As awkward as sexual education was when we were teens, that was then and this is now. People seeing sex as some kind of taboo topic that shouldn’t be brought up is living in the past. Being uncomfortable about it shouldn’t be a thing either.
Especially since we’ve seen the ugly side of things when things aren’t discussed such as the rape culture that has spurred on the #MeToo movement. While that movement can do a lot of good, I think another sensible step is for others to at least be talking about sex rather than treating it like you’re some awkward person trying to ask someone you find cute to dance with you at a middle or high school dance party.
I’ve been there. Multiple times. It’s weird.
Being able to talk about sex is a sign of comfort around the person so again, this isn’t something that has to be brought up immediately unless you genuinely feel comfortable talking about it around them. And when the topic does come up, you’re able to discuss things openly.
Taking The Initiative
The world of speed dating is a field that’s been heavily researched as well and has gathered some invaluable insight into how attraction works. Even if you’re not at speed dating events, this is still invaluable information for creating long-term romantic relationships.
For example, one thing that works exceptionally well in speed dating is taking the initiative.

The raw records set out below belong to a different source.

### config.mk
export PLATFORM = sky130hd
export DESIGN_NAME = instr_feeder
export DESIGN_NICKNAME = d
export VERILOG_FILES = /design/src/rtl/feeder_pkg.sv /design/src/rtl/feeder_mem.sv /design/src/rtl/instr_feeder.sv
export SDC_FILE = /design/constraint.sdc
export NUM_CORES = 1
export LEC_CHECK = 0
export BUFFER_PORTS_ARGS = -buffer_cell sky130_fd_sc_hd__buf_2
export CORE_MARGIN = 4
export CORE_UTILIZATION = 30
export CTS_BUF_LIST = sky130_fd_sc_hd__clkbuf_8 sky130_fd_sc_hd__clkbuf_16
export CTS_CLUSTER_SIZE = 20
export DETAILED_ROUTE_END_ITERATION = 6
export REMOVE_ABC_BUFFERS = 1
export SLEW_MARGIN = 15
export SYNTH_ARGS = -nofsm -noshare
export SYNTH_HDL_FRONTEND = slang
export SYNTH_SLANG_ARGS = --single-unit
### constraint.sdc
create_clock -name Clock -period 3.7 [get_ports Clock]
set_clock_uncertainty 0.1 [all_clocks]
set_input_delay 0.555 -clock Clock [delete_from_list [all_inputs] [get_ports Clock]]
set_output_delay 0.555 -clock Clock [all_outputs]
set_load 0.02 [all_outputs]
### src/rtl/feeder_pkg.sv
// feeder_pkg: state encoding, opcode constants and instruction field positions
// shared by instr_feeder and its store.
package feeder_pkg;

    localparam int unsigned WORD_W = 16;

    // Instruction word layout: [15:13] opcode, [12:10] X, [9:7] Y
    localparam int unsigned OP_MSB = 15;
    localparam int unsigned OP_LSB = 13;
    localparam int unsigned X_MSB  = 12;
    localparam int unsigned X_LSB  = 10;
    localparam int unsigned Y_MSB  = 9;
    localparam int unsigned Y_LSB  = 7;

    localparam logic [2:0] OP_MV   = 3'b000;
    localparam logic [2:0] OP_MVI  = 3'b001;
    localparam logic [2:0] OP_ADD  = 3'b010;
    localparam logic [2:0] OP_SUB  = 3'b011;
    localparam logic [2:0] OP_HALT = 3'b111;

    typedef enum logic [2:0] {
        IDLE  = 3'd0,
        FETCH = 3'd1,
        WAIT  = 3'd2,
        HALT  = 3'd3,
        PAUSE = 3'd4
    } state_t;

    function automatic logic [2:0] field_op(input logic [WORD_W-1:0] w);
        return w[OP_MSB:OP_LSB];
    endfunction

    function automatic logic [2:0] field_x(input logic [WORD_W-1:0] w);
        return w[X_MSB:X_LSB];
    endfunction

    function automatic logic [2:0] field_y(input logic [WORD_W-1:0] w);
        return w[Y_MSB:Y_LSB];
    endfunction

endpackage

### src/rtl/feeder_mem.sv
// feeder_mem: DEPTH x 16 program store, synchronous write, asynchronous read.
// Reads at or beyond DEPTH return 0 so a saturated pc never sees stale data.
module feeder_mem
    import feeder_pkg::*;
#(
    parameter int unsigned DEPTH = 32,
    parameter int unsigned AW    = $clog2(DEPTH)
) (
    input  logic              i_clk,
    input  logic              i_we,
    input  logic [AW-1:0]     i_waddr,
    input  logic [WORD_W-1:0] i_wdata,
    input  logic [AW:0]       i_raddr,
    output logic [WORD_W-1:0] o_rdata
);

    logic [WORD_W-1:0] r_mem [DEPTH];

    // Store write; contents deliberately carry no reset
    always_ff @(posedge i_clk) begin
        if (i_we) begin
            r_mem[i_waddr] <= i_wdata;
        end
    end

    // DEPTH is a power of two, so the top address bit flags out-of-range
    assign o_rdata = i_raddr[AW] ? '0 : r_mem[i_raddr[AW-1:0]];

endmodule

### src/rtl/instr_feeder.sv
// instr_feeder: program sequencer feeding DIN/Run to the processor core.
// Fetches one word per instruction, supplies the mvi immediate on the
// following cycle, and halts on program length or opcode 3'b111.
// Optional feature macro SINGLE_STEP_EN: adds input Step and a PAUSE state
// entered after every Done, left on Step.
module instr_feeder
    import feeder_pkg::*;
#(
    parameter int unsigned DEPTH = 32,
    parameter int unsigned AW    = $clog2(DEPTH)
) (
    input  logic              Clock,
    input  logic              Resetn,
    input  logic              Start,
    input  logic              prog_we,
    input  logic [AW-1:0]     prog_addr,
    input  logic [WORD_W-1:0] prog_data,
    input  logic [AW:0]       prog_len,
    input  logic              Done,
`ifdef SINGLE_STEP_EN
    input  logic              Step,
`endif
    output logic [WORD_W-1:0] DIN,
    output logic              Run,
    output logic [AW:0]       pc,
    output logic              busy,
    output logic              halted
);

    localparam int unsigned PCW    = AW + 1;
    localparam logic [AW:0] PC_MAX = PCW'(DEPTH);

    state_t            r_state;
    logic [AW:0]       r_pc;
    logic [AW:0]       r_len_q;
    logic              r_is_mvi;
    logic              r_busy;
    logic              r_halted;

    logic [WORD_W-1:0] w_word;
    logic [2:0]        w_op;
    logic              w_stop;
    logic              w_store_we;
    logic [AW:0]       w_pc_inc;
    logic              w_run;
    logic [WORD_W-1:0] w_din;

    // Program store is writable only while no program is executing
    assign w_store_we = prog_we & ((r_state == IDLE) | (r_state == HALT));

    feeder_mem #(
        .DEPTH (DEPTH),
        .AW    (AW)
    ) u_mem (
        .i_clk   (Clock),
        .i_we    (w_store_we),
        .i_waddr (prog_addr),
        .i_wdata (prog_data),
        .i_raddr (r_pc),
        .o_rdata (w_word)
    );

    assign w_op     = field_op(w_word);
    assign w_stop   = (r_pc >= r_len_q) | (w_op == OP_HALT);
    // pc stops at DEPTH instead of wrapping back into the program
    assign w_pc_inc = (r_pc == PC_MAX) ? r_pc : r_pc + PCW'(1);

    // Core-facing drive: word presented in FETCH (with Run) and in WAIT
    always_comb begin
        w_run = 1'b0;
        w_din = '0;
        case (r_state)
            FETCH: begin
                w_run = ~w_stop;
                w_din = w_word;
            end
            WAIT: begin
                w_din = w_word;
            end
            default: begin
                w_run = 1'b0;
                w_din = '0;
            end
        endcase
    end

    // Sequencer FSM with pc, length latch and status flags
    always_ff @(posedge Clock or negedge Resetn) begin
        if (!Resetn) begin
            r_state  <= IDLE;
            r_pc     <= '0;
            r_len_q  <= '0;
            r_is_mvi <= 1'b0;
            r_busy   <= 1'b0;
            r_halted <= 1'b0;
        end else begin
            case (r_state)
                IDLE, HALT: begin
                    if (Start) begin
                        r_len_q  <= prog_len;
                        r_pc     <= '0;
                        r_state  <= FETCH;
                        r_busy   <= 1'b1;
                        r_halted <= 1'b0;
                    end
                end
                FETCH: begin
                    if (w_stop) begin
                        r_state  <= HALT;
                        r_busy   <= 1'b0;
                        r_halted <= 1'b1;
                    end else begin
                        r_pc     <= w_pc_inc;
                        r_is_mvi <= (w_op == OP_MVI);
                        r_state  <= WAIT;
                    end
                end
                WAIT: begin
                    // is_mvi is only ever set on the first WAIT cycle
                    if (r_is_mvi) begin
                        r_pc     <= w_pc_inc;
                        r_is_mvi <= 1'b0;
                    end
                    if (Done) begin
`ifdef SINGLE_STEP_EN
                        r_state <= PAUSE;
`else
                        r_state <= FETCH;
`endif
                    end
                end
`ifdef SINGLE_STEP_EN
                PAUSE: begin
                    if (Step) begin
                        r_state <= FETCH;
                    end
                end
`endif
                default: begin
                    r_state  <= IDLE;
                    r_busy   <= 1'b0;
                    r_halted <= 1'b0;
                end
            endcase
        end
    end

    assign DIN    = w_din;
    assign Run    = w_run;
    assign pc     = r_pc;
    assign busy   = r_busy;
    assign halted = r_halted;

endmodule

==> results of run 1 <==
==> power by group <==
part / total [µW] / leakage (µW) / internal [µW] / switching, µW
clock network: 5010 / 0.000828 / 2770 / 2230
registers: 6920 / 0.00481 / 6750 / 167
logic: 5360 / 0.00231 / 2490 / 2870
==> stage by stage <==
stage | worst slack, ns | cells | total power (µW) | util (%)
finish | 0.0717 | 2100 | 17300 | 36.1
global route | -0.0207 | 2097 | 18100 | 36.1
CTS | 0.00305 | 2090 | 17400 | 36.0
detailed placement | 0.257 | 1988 | 12100 | 33.3
global placement | 0.265 | 1988 | 12000 | 33.3
floorplan | -4.15 | 924 | 10500 | -
==> Yosys cell counts (all sizes together), types with 3 or more instances <==
cell    count  area, µm²
edfxtp    512      15400
mux4      147       3330
nor2       47        176
nand2      45        169
buf        26        173
a21oi      21        105
clkbuf     21       78.8
inv        19       71.3
dfrtp      17        425
mux2       15        169
ha         11        138
mux2i      11        110
nand3      11       55.1
o21ai       8       40.0
nor3        7       40.0
nor2b       4       25.0
a211oi      3       22.5
a221oi      3       32.5
nand3b      3       22.5
o31ai       3       22.5
or3         3       18.8
or3b        3       26.3
==> worst max-delay path, cell delays in order (launching register included) <==
cell and delay, ns:
dfrtp_4 0.59, buf_6 0.21, or3b_2 0.47, o32a_1 0.20, o2111ai_2 0.17, o211ai_2 0.18, nor3_2 0.28, nor3_2 0.09
buf_4 0.17
==> sequential cells by signal (all words and copies together) (netlist names) <==
register and flops:
r_state 2, r_len_q 6, halted 1, busy 1
r_is_mvi 1, pc 6, u_mem.r_mem 512
==> routing by layer <==
metal / share of wire (%) / routed length, µm
met1: 45 / 22900
met5: 0.045 / 23
met2: 45 / 22700
met3: 7.5 / 3810
met4: 2.2 / 1140
==> logic make-up after synthesis <==
family,after synthesis,synth area share (%)
fa+ha+maj,11,0.658
simple gates,130,2.85
buf+inv,67,1.56
flops,529,75.6
compound gates,61,2.07
mux,173,17.3
==> layout make-up <==
type	instances	share of cell area, %
Antenna cell	3	0.0302
Clock inverter	41	1.21
Inverter	20	0.302
Sequential cell	529	63.6
Clock buffer	52	5.23
Timing Repair Buffer	149	5.24
Tap cell	931	4.68
Multi-Input combinational cell	375	19.7
==> how the worst min path moves through the flow <==
stage / to / startpoint
floorplan: busy / Resetn
global placement: busy / busy
detailed placement: r_len_q[4] / r_len_q[4]
CTS: r_len_q[5] / prog_len[5]
global route: r_len_q[5] / prog_len[5]
finish: r_len_q[5] / prog_len[5]
==> repair_timing <==
action                                  CTS  global route
pin swaps                                 3             3
endpoints found under the hold margin    17             0
setup buffers                             6             6
gates resized for setup                  17            10
cloned                                    2             1
endpoints found under the setup margin   15            14
hold buffers                              1             0
==> out/summary.md, run 1 <==
Summed over all layers, the global routing overflow is 0. The startpoint of the most critical register-to-register path is pc[0]. The tools report the upper clock frequency limit as 276 MHz. Setup repair after global routing could not meet its margin everywhere. The layout has 6339 filler cells. After the first detailed-routing iteration, the DRC count stood at 864. The power density of the placed cells is 695 nW/µm², and the count of clock tree sinks is 529. STA classifies the critical path endpoint as an output pin. The most common flop cell mapped by yosys was edfxtp_1.

The detailed placement HPWL was 31300 µm; the mean area per synthesized cell was 21.5 µm². The synthesized design contains 529 register bits. The logs give 971 for the count of mapped cells out of synthesis and 20.3% for the met2 track demand over resource. For the remaining number of nets flagged by the antenna check after routing, the log shows 0. Counting cells, the worst reg-to-reg path comes to 9.

The library cells used most frequently in the layout, excluding fill and tap cells, are edfxtp_1, mux4_2, buf_4. The first global-routing pass estimated 73500 µm of wire. The first detailed-routing pass took 5 iterations. The initial utilization of the core area, before any placement, comes to 30.4%. The layer carrying the most global-route usage is met2. The flow ran to the end, and the final reports show no timing, DRC or antenna violations. The tools report the sum of negative setup slack as 0 ns. The number of stages on the worst hold path is 2, and the largest net degree at the start of global routing is 34. For this run, global-route usage on met3 was measured as 3.07%. For the number of global-route vias before repair, the log shows 10600. The critical path endpoint is Run. The post-detailed-route wirelength per cell came out at 24.1 µm. The worst setup path is launched from a register.

TritonCTS built the clock tree. Total track usage: 13.5%. The count of input and output buffers works out to 56. The region available for standard cell placement spans 68800 µm².

Leaving out fill and tap cells, the most frequent cell in the layout is edfxtp_1. Once placement finished, the instance area stood at 22900 µm². The worst setup path is of the register to output pin kind. In this run, synthesis inferred 512 flip-flops with an integrated enable. The minimum period implied by the final worst setup slack is 3.63 ns, and the count of cell types in the netlist is 55.

The H-tree was split into 2 levels. Cells with a size suffix above 1 make up 36.9% of the layout. The mapped netlist covers 20900 µm². The later pin in the worst-skew pair is clocked with a latency of 0.59 ns.

From synthesis to final layout, the design area changed by 18.9%. The leakage power total is 0.00795 µW, and the chip width is 272 µm. The Yosys step of the flow raised 0 warnings. Setup violations remaining at the end of the flow were counted as 0. After routing the design area is 24900 µm².

After detailed routing, the total wire length is 50600 µm. The pin slew with the least headroom to its limit was 0.614 ns. The run gives 0.68 ns as the worst reg-to-reg setup slack. The chip height is 272 µm, and the mean number of vias per cell is 4.95.

Row generation in the floorplan step produced 96 rows. The ratio of final minimum period to clock period works out to 98.1%. The path class of the tightest hold or removal check is input pin to register.

The run gives 4900 µm² as the multi-input logic area. For this run, global-route usage on met1 was measured as 19.7%. Across the VDD grid, the largest voltage drop is 0.407 mV.

The CTS root buffer was clkbuf_16. The max-cap check violation count was 0. The clock transition at the registers of the reported paths works out to 0.06 ns.

At the worst endpoint, the required time is 3.04 ns. The relative max-transition margin is 59.1%, and the share of synthesized area occupied by flip-flops and latches is 75.6%. The detailed router placed 10400 vias in this run. For the final weighted congestion in routability-driven placement, the log shows 0.784. The number of I/O pins came out at 57.

The highest fanout seen on the critical path was 13; the hold violation total from the final report was 0. The final number of max-transition violations is 0. The final layout contains 1170 nets. The overall die area was 74000 µm²; the data arrival at the endpoint of the critical path was 2.97 ns. TritonCTS created 52 clock buffers. The reg-to-reg critical path endpoint was pc[0].

After detailed routing, the number of remaining DRC violations is 0. The tools report the initial antenna violation count as 5. Across the whole layout, storage elements account for 15800 µm². The tools report the startpoint of the most critical setup path as pc[1]. The share of flip-flops with an asynchronous set or reset after synthesis is 3.21%.

The clock passes through at most 3 buffers. The tightest hold path in the finished design has a slack of 0.104 ns.
Note: power is estimated with default switching activity, not from simulation.
==> run 2, diff against run 1 <==
- REMOVE_ABC_BUFFERS: 1 -> default
==> run 2 against run 1 <==
  * Critical path type unchanged
  * Final area down 0.94%
  * Critical endpoint is now DIN[2]
  * Via count up 1.0%
  * Register-to-register slack got worse by 0.03 ns
  * Global-route usage is 0.18 points lower
  * Sequential power is essentially flat
  * Total power is 0.61% lower
==> out/summary.md, run 2 (same netlist as run 1, synthesis figures left out) <==
The register cell area after layout is 15800 µm², and the detailed-route DRC error count is 0. The H-tree was split into 2 levels. The initial antenna violation count is 5, and the total track usage is 13.3%. After clock tree synthesis, the clock-pin slew on the worst setup and hold paths is 0.07 ns. In this run the critical register-to-register path is launched from pc[0]. The number of cell rows was 96. TritonCTS built the clock tree. Subtracting the final worst setup slack from the clock period gives 3.67 ns. The slowest stage cell on the critical path was mux4_2. The CTS root buffer was clkbuf_16. After detailed routing, the total wire length is 50100 µm. Max-cap check violation count: 0.

The class of the worst hold path was input pin to register. The critical path goes through buf_12 -> buf_16 -> buf_4 -> mux4_2 -> mux4_2 -> nand2_1 -> a21oi_1 -> buf_2. The reg-to-reg critical path endpoint is pc[2]. After legalization and detailed placement, the total HPWL measured 28700 µm. The post-detailed-route wirelength per cell is 24.0 µm, and the proportion of layout cells with a drive suffix above 1 is 35.6%. Net switching is 30.5% of the power. For this design the top-level I/O count stands at 57.

By instance count, the cell type seen most on the critical path is mux4_2. Of all nets on the critical path, the largest fanout is 12. The tools report the hold violation total from the final report as 0. The total congestion overflow was 0; the starting density of the core was 30.4%. Relative to the synthesized area, the layout overhead comes to 17.8%.

Overall power consumption after layout is estimated at 17200 µW. The final non-filler cell total came out at 2089. Setup repair after global routing could not meet its margin everywhere.

The largest single stage delay on the critical path is 0.51 ns. The worst setup path is captured at an output pin. The final layout contains 1159 nets. Port buffering added 56 buffers.

The flow ran to the end, and the final reports show no timing, DRC or antenna violations. u_mem.r_mem holds more flip-flops than any other register. The logs give 6339 for the number of fill cells and 529 for the count of clock tree sinks. The critical path launch point type is a register. Detailed routing inserted a total of 10500 vias.

The tools report the final number of max-transition violations as 0. The worst register-to-register path has a depth of 11. The longest clock path from root to sink contains 3 buffers. The worst setup path is of the register to output pin kind.

Summed over all cells, the static leakage comes to 0.00785 µW. The number of CTS-inserted buffers came out at 49. The tools report the final count of negative-setup-slack endpoints as 0. The power density of the placed cells was 698 nW/µm²; the length of the first detailed-routing pass in iterations was 5.

The logs give 0.59 ns for the worst-skew pair later-pin latency and 10600 for the number of global-route vias before repair. The run gives 0.65 ns as the worst reg-to-reg setup slack. Dividing the detail-routed via count by the number of cells gives 5.03. The floorplan step set the die width to 272 µm. In this run, flip-flops and latches consume 40.2% of the power. In this run, placement finished with an instance count of 1975. The number of stages on the worst hold path is 2.

When the netlist entered floorplanning its net count stood at 1014. In this run the standard cell core region covers 68800 µm². In the final layout, the multi-input gates occupy 4900 µm². Measured along the y axis, the die boundary spans 272 µm. The count of nets left with antenna violations once routing finished came out at 0. The worst hold path begins at prog_len[1].

The relative max-transition margin is 49.8%. Summed over all failing endpoints, the final setup total negative slack is 0 ns. Data on the critical path is required at its endpoint by 3.04 ns.

The register with the most flip-flops in the layout has 512 of them. After layout, the worst path uses 99.2% of the clock period. Combinational logic is responsible for 31.7% of the overall power. The clock network is responsible for 28.1% of the overall power. The run gives 3.02 ns as the data arrival at the endpoint of the critical path. Final hold analysis gives a worst-case slack of 0.126 ns. At the end of routability-driven placement, the weighted congestion stood at 0.799. The tools report the net load switching power as 5240 µW. The top cell types in the final layout, fill and taps aside, are edfxtp_1, mux4_2, buf_4. In this run, the number of DRC markers left after iteration 0 of detailed routing was 1233.

The final cell utilization of the core came out at 35.8%. The worst min-delay path endpoint was r_len_q[1]. At the pin with the least slew margin, the transition time is 0.751 ns.

Based on the critical path, the design can be clocked at up to 272 MHz. The first global-routing pass estimated 73100 µm of wire. The logs give 0.402 mV for the maximum resistive drop on vdd and 74000 µm² for the overall die area. For the largest net degree at the start of global routing, the log shows 47. The most frequent standard cell in the layout excluding fill and tap cells was edfxtp_1. The tools report the total internal power as 11900 µW.
## run 2: changes by cell type in the layout (fill, tap and decap cells not counted), sizes merged
| cell | change |
|---|---|
| clkinv | +4 |
| buf | -9 |
| clkinvlp | -1 |
| inv | -3 |
| clkbuf | -2 |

One study found that the simple act of listening and asking questions will help improve attraction. It doesn’t come as much as a surprise to me since people overall enjoy talking about themselves. Having someone indulge them in that behaviour will of course be good too.
But in romantic relationships, this same strategy works wonders. From my own experiences, a relationship doesn’t go anywhere if either party doesn’t make the first step in sparking conversation. And I feel that is a mindset thing.
Girls expect the man to be starting conversations and to be showing interest in them in that way.
There could also be a double standard as well as a woman expect a man to talk about themselves naturally within the conversation.
I’ve never worked that way. I’ve been shy for a long time and I also quickly lose interest in someone if I’m the only one that’s learning about a person. And it also feels rude for me to turn the conversation quickly to about me. Especially when I’m not even asked a question.
People like to be asked rather than shoving their own thoughts and opinions into things. A woman who recognizes this and asks or makes the first moves is a significant thing and something that a man can play along with and feel comfortable in too.
Despite the abundance of information on why these traits are good in relationships, the reality is that these traits are nothing new or revolutionary. Both men and women can easily develop these and already have the groundwork to do a number of these things.
All that’s really left is for you to put them into practice for yourself.